# Work instruction
Once the line containing "wire [2:0] cfg_idx" is found in the entries below, reproduce it and every line after it, stopping at and including the line containing "act as power-up."; reproduce nothing else, and keep each line exact.

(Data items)

[src/hw/vdsc_core.sv]
module vdsc_core
  import vdsc_pkg::*;
#(
  parameter int unsigned POLL_CYCLES = SHORT_POLL_CYCLES
) (
  // Clock and reset
  input  wire logic                         clk_i,
  input  wire logic                         rst_n_i,
  // Host GPIO pins
  input  wire logic                         enable_pin_i,
  input  wire logic                         trigger_input_pin_i,
  // Register port from the serial slave engine
  input  wire vdsc_reg_req_t                reg_req_i,
  output logic                              reg_ack_o,
  output logic          [7:0]               reg_rdata_o,
  // Analog monitors
  input  wire logic                         over_temp_i,
  input  wire logic                         short_det_i,
  input  wire logic                         reg_short_i,
  input  wire logic     [7:0]               supply_meas_i,
  input  wire logic                         supply_valid_i,
  // One-time-programmable configuration storage
  input  wire logic     [CFG_COUNT-1:0]     otp_prog_i,
  input  wire logic     [CFG_COUNT-1:0][7:0] otp_data_i,
  // Playback engine
  input  wire logic                         proc_done_i,
  output vdsc_proc_t                        proc_o,
  output logic                              drive_en_o,
  output vdsc_pstate_t                      power_state_o
);

  localparam logic [15:0] POLL_LAST = 16'(POLL_CYCLES - 1);

  // Synchronised pins and monitors.
  logic [4:0] pins_s;
  logic       en_s;
  logic       trig_s;
  logic       ot_s;
  logic       short_s;
  logic       reg_short_s;
  logic       trig_rise;
  logic       trig_fall;

  vdsc_sync #(.WIDTH(5)) u_sync (
    .clk_i   (clk_i),
    .rst_n_i (rst_n_i),
    .async_i ({reg_short_i, short_det_i, over_temp_i, trigger_input_pin_i, enable_pin_i}),
    .sync_o  (pins_s)
  );

  assign en_s        = pins_s[0];
  assign trig_s      = pins_s[1];
  assign ot_s        = pins_s[2];
  assign short_s     = pins_s[3];
  assign reg_short_s = pins_s[4];

  vdsc_trig u_trig (
    .clk_i   (clk_i),
    .rst_n_i (rst_n_i),
    .pin_i   (trig_s),
    .rise_o  (trig_rise),
    .fall_o  (trig_fall)
  );

  // Registers.
  logic [2:0]   mode_q;
  logic         standby_q;
  logic         dev_reset_q;
  logic         go_q;
  logic         go_d;
  logic         input_sel_q;
  logic [7:0]   cfg_q [CFG_COUNT];
  logic [7:0]   supply_q;
  logic         ot_flag_q;
  logic         short_flag_q;
  logic         block_q;
  logic         fault_q;
  logic         restart_q;
  logic [15:0]  poll_cnt_q;
  logic         run_q;
  logic         run_d;
  logic         run_prev_q;
  vdsc_kind_t   kind_q;
  vdsc_kind_t   kind_d;
  vdsc_pstate_t pstate_d;
  logic [7:0]   rdata_d;
  logic [7:0]   read_mux;

  // Mode decoding.
  function automatic vdsc_kind_t mode_kind(input logic [2:0] mode, input logic stream);
    vdsc_kind_t k;
    k = PROC_NONE;
    unique case (mode)
      MODE_INT_TRIG, MODE_EDGE_TRIG, MODE_LEVEL_TRIG: k = PROC_PLAY;
      MODE_ANALOG_PWM, MODE_REALTIME:                 k = stream ? PROC_STREAM : PROC_PLAY;
      MODE_DIAG:                                      k = PROC_DIAG;
      MODE_CAL:                                       k = PROC_CAL;
      default:                                        k = PROC_NONE;
    endcase
    return k;
  endfunction

  // Register port decode; without enable nothing is written or read.
  wire       wr_ok       = reg_req_i.wr & en_s;
  wire       hit_mode    = reg_req_i.addr == ADDR_MODE;
  wire       hit_fire    = reg_req_i.addr == ADDR_FIRE;
  wire       hit_input   = reg_req_i.addr == ADDR_INPUT_CTRL;
  wire       hit_cfg     = (reg_req_i.addr >= ADDR_CFG_FIRST) && (reg_req_i.addr <= ADDR_CFG_LAST);
  wire [7:0] cfg_off     = reg_req_i.addr - ADDR_CFG_FIRST;
  wire [2:0] cfg_idx     = cfg_off[2:0];
  wire       mode_wr     = wr_ok & hit_mode;
  wire       fire_wr     = wr_ok & hit_fire;

  // Device reset, regulator short and short-recovery restart act as power-up.
  wire soft_rst    = dev_reset_q | reg_short_s | restart_q;
  wire clr         = ~rst_n_i | soft_rst;

  // Go signal: fire bit, or a streaming mode, gated by power and fault state.
  wire ext_edge    = mode_q == MODE_EDGE_TRIG;
  wire ext_level   = mode_q == MODE_LEVEL_TRIG;
  wire stream_mode = (mode_q == MODE_REALTIME) || ((mode_q == MODE_ANALOG_PWM) && input_sel_q);
  wire analog_mode = (mode_q == MODE_ANALOG_PWM) && !input_sel_q;
  wire run_allowed = en_s & ~standby_q & ~fault_q & ~ot_s & ~block_q;
  wire go_signal   = go_q | stream_mode | analog_mode;
  wire proc_end    = proc_done_i & run_q & (kind_q != PROC_STREAM);
  wire short_hit   = short_s & run_q;
  wire short_early = short_hit & ~run_prev_q;
  wire poll_wrap   = fault_q && (poll_cnt_q == POLL_LAST);

  always_comb begin
    go_d = go_q;
    if (proc_end) begin
      go_d = 1'b0;
    end
    if (fire_wr) begin
      go_d = reg_req_i.wdata[FIRE_BIT];
    end
    if (ext_edge && trig_rise) begin
      go_d = ~go_q;
    end
    if (ext_level) begin
      go_d = trig_s;
    end
    if (standby_q) begin
      go_d = 1'b0;
    end
  end

  assign kind_d = mode_kind(mode_q, stream_mode | analog_mode);
  assign run_d  = run_allowed & go_signal & (kind_d != PROC_NONE) & ~short_hit;

  always_comb begin
    if (!en_s) begin
      pstate_d = PS_SHUTDOWN;
    end else if (fault_q) begin
      pstate_d = PS_FAULT;
    end else if (standby_q) begin
      pstate_d = PS_STANDBY;
    end else if (run_d) begin
      pstate_d = PS_ACTIVE;
    end else begin
      pstate_d = PS_READY;
    end
  end

  always_comb begin
    read_mux = 8'h00;
    if (reg_req_i.addr == ADDR_STATUS) begin
      read_mux[STAT_SHORT_BIT]     = short_flag_q;
      read_mux[STAT_OVER_TEMP_BIT] = ot_flag_q;
    end else if (hit_mode) begin
      read_mux[MODE_FIELD_MSB:MODE_FIELD_LSB] = mode_q;
      read_mux[MODE_STANDBY_BIT]              = standby_q;
      read_mux[MODE_RESET_BIT]                = dev_reset_q;
    end else if (hit_fire) begin
      read_mux[FIRE_BIT] = go_q;
    end else if (hit_input) begin
      read_mux[INPUT_SEL_BIT] = input_sel_q;
    end else if (hit_cfg) begin
      read_mux = cfg_q[cfg_idx];
    end else if (reg_req_i.addr == ADDR_SUPPLY) begin
      read_mux = supply_q;
    end
  end

  assign rdata_d = (reg_req_i.rd & en_s) ? read_mux : 8'h00;

  // Host-writable control.
  always_ff @(posedge clk_i) begin
    if (clr) begin
      mode_q      <= MODE_FIELD_RST;
      standby_q   <= STANDBY_RST;
      dev_reset_q <= 1'b0;
      input_sel_q <= INPUT_SEL_RST;
      go_q        <= FIRE_RST;
    end else begin
      if (mode_wr) begin
        mode_q      <= reg_req_i.wdata[MODE_FIELD_MSB:MODE_FIELD_LSB];
        standby_q   <= reg_req_i.wdata[MODE_STANDBY_BIT];
        dev_reset_q <= reg_req_i.wdata[MODE_RESET_BIT];
      end
      if (wr_ok && hit_input) begin
        input_sel_q <= reg_req_i.wdata[INPUT_SEL_BIT];
      end
      go_q <= go_d;
    end
  end

  // Configuration bytes reload on every reset: programmed bytes from storage, the others to CFG_RST.
  always_ff @(posedge clk_i) begin
    for (int i = 0; i < CFG_COUNT; i++) begin
      if (clr) begin
        cfg_q[i] <= otp_prog_i[i] ? otp_data_i[i] : CFG_RST;
      end else if (wr_ok && hit_cfg && (cfg_idx == 3'(i))) begin
        cfg_q[i] <= reg_req_i.wdata;
      end
    end
  end

  // Supply measurement, flags and short handling.
  always_ff @(posedge clk_i) begin
    if (clr) begin
      supply_q     <= SUPPLY_RST;
      ot_flag_q    <= 1'b0;
      short_flag_q <= 1'b0;
      block_q      <= 1'b0;
      fault_q      <= 1'b0;
      restart_q    <= 1'b0;
      poll_cnt_q   <= 16'h0000;
    end else begin
      if (supply_valid_i && run_q) begin
        supply_q <= supply_meas_i;
      end
      ot_flag_q <= ot_s;
      if (short_hit) begin
        short_flag_q <= 1'b1;
      end else if (!short_s) begin
        short_flag_q <= 1'b0;
      end
      if (short_early) begin
        block_q <= 1'b1;
      end else if (mode_wr) begin
        block_q <= 1'b0;
      end
      if (short_hit && !short_early) begin
        fault_q <= 1'b1;
      end
      poll_cnt_q <= (fault_q && !poll_wrap) ? poll_cnt_q + 16'h0001 : 16'h0000;
      restart_q  <= poll_wrap & ~short_s;
    end
  end

  // Process, power state and register-port answer.
  always_ff @(posedge clk_i) begin
    if (clr) begin
      run_q         <= 1'b0;
      run_prev_q    <= 1'b0;
      kind_q        <= PROC_NONE;
      drive_en_o    <= 1'b0;
      power_state_o <= PS_SHUTDOWN;
    end else begin
      run_q         <= run_d;
      run_prev_q    <= run_q;
      kind_q        <= run_d ? kind_d : PROC_NONE;
      drive_en_o    <= run_d;
      power_state_o <= pstate_d;
    end
  end

  always_ff @(posedge clk_i) begin
    if (!rst_n_i) begin
      reg_ack_o   <= 1'b0;
      reg_rdata_o <= 8'h00;
    end else begin
      reg_ack_o   <= reg_req_i.wr | reg_req_i.rd;
      reg_rdata_o <= rdata_d;
    end
  end

  assign proc_o.run  = run_q;
  assign proc_o.kind = kind_q;

endmodule // vdsc_core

# Answer to this task
  wire [2:0] cfg_idx     = cfg_off[2:0];
  wire       mode_wr     = wr_ok & hit_mode;
  wire       fire_wr     = wr_ok & hit_fire;

  // Device reset, regulator short and short-recovery restart act as power-up.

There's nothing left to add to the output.